A "hurricane of the revolutionary anger of the nation" is coming. This warning by Mahmoud Ahmadinejad, not a political figure renowned for his moderate rhetoric, marking the latest controversy to engulf Iran is a chilling assertion of how volatile the Islamic republic has become.
What occasioned the president's threat was the destruction of posters bearing a photo of the late Ayatollah Ruhollah Khomeini, the father of Iran's 1979 Islamic revolution. In the past week, state-run television has repeatedly aired footage of the alleged incident, and on Monday, authorities arrested several people accused of carrying it out, promising there would be "no mercy" for those who "insulted" Khomeini.
The arrests, reported by state media, will probably not put to rest the flurry of charges and counter-charges swirling across Iran, however. Were protesting students really responsible? Or did a government intelligence arm stage the incident to discredit the opposition? Either way, after six months of protest against June's presidential election, the republic's widely revered founder has entered political play in Iran in a particularly nasty way, with ultra-conservative factions in the regime using the episode to ratchet up pressure on reformist opponents.
Together with the continuing muddle over Tehran's nuclear programme and its reported spying on critics abroad, the government's struggle for legitimacy appears to have taken a desperate, harrowing and perhaps fateful turn. It is questionable how effective the government will be in using the alleged incident to quash the opposition Green Movement and shore up its support. For one thing, few in Iran will be fooled by the role of sole guardian of Khomeini's image and legacy that the government has arrogated to itself.

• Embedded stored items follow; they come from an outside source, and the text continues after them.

<file path="src/rtl/inc_stage_pkg.sv">
// Shared definitions for the INC output stage: FSM state encoding and width.
package inc_stage_pkg;

  localparam int STATE_W = 2;

  typedef enum logic [STATE_W-1:0] {
    ST_EMPTY = 2'd0,
    ST_ONE   = 2'd1,
    ST_FULL  = 2'd2
  } state_t;

endpackage

</file>
<file path="src/rtl/inc_stage_entry.sv">
// One buffer slot: data register plus optional wrap flag, loaded on enable.
// The wrap flag is only stored when INC_SKID_WRAP_DETECT_EN is defined.
module inc_stage_entry #(
  parameter int DATAWIDTH = 2
) (
  input  logic                 clk,
  input  logic                 rst,
  input  logic                 load,
  input  logic [DATAWIDTH-1:0] data_d,
  input  logic                 wrap_d,
  output logic [DATAWIDTH-1:0] data_q,
  output logic                 wrap_q
);

  logic [DATAWIDTH-1:0] data_reg;

  always_ff @(posedge clk or posedge rst) begin
    if (rst) begin
      data_reg <= '0;
    end else if (load) begin
      data_reg <= data_d;
    end
  end

  assign data_q = data_reg;

`ifdef INC_SKID_WRAP_DETECT_EN
  logic wrap_reg;

  always_ff @(posedge clk or posedge rst) begin
    if (rst) begin
      wrap_reg <= 1'b0;
    end else if (load) begin
      wrap_reg <= wrap_d;
    end
  end

  assign wrap_q = wrap_reg;
`else
  logic unused_wrap;
  assign unused_wrap = wrap_d;
  assign wrap_q      = 1'b0;
`endif

endmodule

</file>
<file path="src/rtl/inc_skid_stage.sv">
// Registered 2-entry valid/ready skid stage after the INC incrementer, with pop counter.
// Optional per-entry wrap flag when INC_SKID_WRAP_DETECT_EN is defined.
module inc_skid_stage
  import inc_stage_pkg::*;
#(
  parameter int DATAWIDTH = 2
) (
  input  logic                 clk,
  input  logic                 rst,
  input  logic [DATAWIDTH-1:0] in_data,
  input  logic                 in_valid,
  output logic                 in_ready,
  output logic [DATAWIDTH-1:0] out_data,
  output logic                 out_valid,
  input  logic                 out_ready,
  output logic                 out_wrap,
  output logic [DATAWIDTH-1:0] xfer_count
);

  state_t               state_reg;
  logic                 in_ready_reg;
  logic                 out_valid_reg;
  logic [DATAWIDTH-1:0] xfer_count_reg;

  logic                 push, pop;
  logic                 main_load, skid_load;
  logic [DATAWIDTH-1:0] main_d, main_q, skid_q;
  logic                 main_wrap_d, main_wrap_q, skid_wrap_q;
  logic                 in_wrap;

  assign push = in_valid & in_ready_reg;
  assign pop  = out_valid_reg & out_ready;

  // INC only yields zero from an all-ones operand, so zero marks a wrap.
  assign in_wrap = (in_data == '0);

  assign main_load = ((state_reg == ST_EMPTY) & push) |
                     ((state_reg == ST_ONE) & push & pop) |
                     ((state_reg == ST_FULL) & pop);
  assign skid_load = (state_reg == ST_ONE) & push & ~pop;

  // Main refills from the skid slot when draining out of FULL.
  assign main_d      = (state_reg == ST_FULL) ? skid_q : in_data;
  assign main_wrap_d = (state_reg == ST_FULL) ? skid_wrap_q : in_wrap;

  always_ff @(posedge clk or posedge rst) begin
    if (rst) begin
      state_reg      <= ST_EMPTY;
      in_ready_reg   <= 1'b0;
      out_valid_reg  <= 1'b0;
      xfer_count_reg <= '0;
    end else begin
      if (pop) begin
        xfer_count_reg <= xfer_count_reg + 1'b1;
      end
      case (state_reg)
        ST_EMPTY: begin
          in_ready_reg <= 1'b1;
          if (push) begin
            state_reg     <= ST_ONE;
            out_valid_reg <= 1'b1;
          end else begin
            out_valid_reg <= 1'b0;
          end
        end
        ST_ONE: begin
          if (push && !pop) begin
            state_reg     <= ST_FULL;
            in_ready_reg  <= 1'b0;
            out_valid_reg <= 1'b1;
          end else if (!push && pop) begin
            state_reg     <= ST_EMPTY;
            in_ready_reg  <= 1'b1;
            out_valid_reg <= 1'b0;
          end else begin
            in_ready_reg  <= 1'b1;
            out_valid_reg <= 1'b1;
          end
        end
        ST_FULL: begin
          out_valid_reg <= 1'b1;
          if (pop) begin
            state_reg    <= ST_ONE;
            in_ready_reg <= 1'b1;
          end else begin
            in_ready_reg <= 1'b0;
          end
        end
        default: begin
          state_reg     <= ST_EMPTY;
          in_ready_reg  <= 1'b1;
          out_valid_reg <= 1'b0;
        end
      endcase
    end
  end

  inc_stage_entry #(.DATAWIDTH(DATAWIDTH)) u_main (
    .clk    (clk),
    .rst    (rst),
    .load   (main_load),
    .data_d (main_d),
    .wrap_d (main_wrap_d),
    .data_q (main_q),
    .wrap_q (main_wrap_q)
  );

  inc_stage_entry #(.DATAWIDTH(DATAWIDTH)) u_skid (
    .clk    (clk),
    .rst    (rst),
    .load   (skid_load),
    .data_d (in_data),
    .wrap_d (in_wrap),
    .data_q (skid_q),
    .wrap_q (skid_wrap_q)
  );

  assign in_ready   = in_ready_reg;
  assign out_valid  = out_valid_reg;
  assign out_data   = main_q;
  assign out_wrap   = main_wrap_q & out_valid_reg;
  assign xfer_count = xfer_count_reg;

endmodule
</file>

Even while the imam was living, ideologues along a wide band of the political spectrum cited his myriad - sometimes inscrutable - speeches, pronouncements and words to justify their views. Add to that body of work his "Last Message" before his death and this appropriation of Khomeini's views remains truer today. For another, scepticism about government claims has widened since June. Although it is not possible to conduct public opinion surveys in Iran, those with extensive contacts in the country say Iranians were "stunned" this autumn at disclosures that the government had a secret uranium-enrichment facility, despite their support of Iran's right to develop nuclear power.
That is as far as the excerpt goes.